The repository provides code for running inference with the SegmentAnything Model (SAM), links for downloading the trained model checkpoints, and example notebooks that show how to use the model.

Apache License 2.0

45.77k stars 5.42k forks source link

Text prompt embedding size #19

Open surmenok opened 1 year ago

surmenok commented 1 year ago

Thank you for releasing the model. The paper mentions that text prompts are encoded using a pretrained ViT-L/14@336px CLIP model. CLIP embedding from this model are of size 768 while SegmentAnything prompt embedding is of size 256. Are there any extra steps for converting CLIP embeddings before feeding into the model?

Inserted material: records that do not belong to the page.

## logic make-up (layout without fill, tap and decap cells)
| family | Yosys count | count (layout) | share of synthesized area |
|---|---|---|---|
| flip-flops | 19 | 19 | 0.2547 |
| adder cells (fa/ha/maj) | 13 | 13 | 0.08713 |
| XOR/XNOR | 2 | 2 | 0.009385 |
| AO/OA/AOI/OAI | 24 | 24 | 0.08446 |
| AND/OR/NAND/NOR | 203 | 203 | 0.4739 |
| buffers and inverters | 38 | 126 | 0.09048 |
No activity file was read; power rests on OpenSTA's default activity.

visheratin commented 1 year ago

These are point and bounding box embedding sizes. The released code doesn't have text prompting. FAQ on the site says: "Text prompts are explored in our paper but the capability is not released".

Ankur-singh commented 1 year ago

Yes, if you go through the code (in particular prompt_encoder.py) you will see that only point and bbox embeddings are supported in Sparse embedding.

Any plans of releasing text prompt support in the near future?

aniki-ly commented 1 year ago

To properly implement SVM into vision systems, having text prompt support is essential. I was wondering if there are any plans in the near future to release support for text prompts?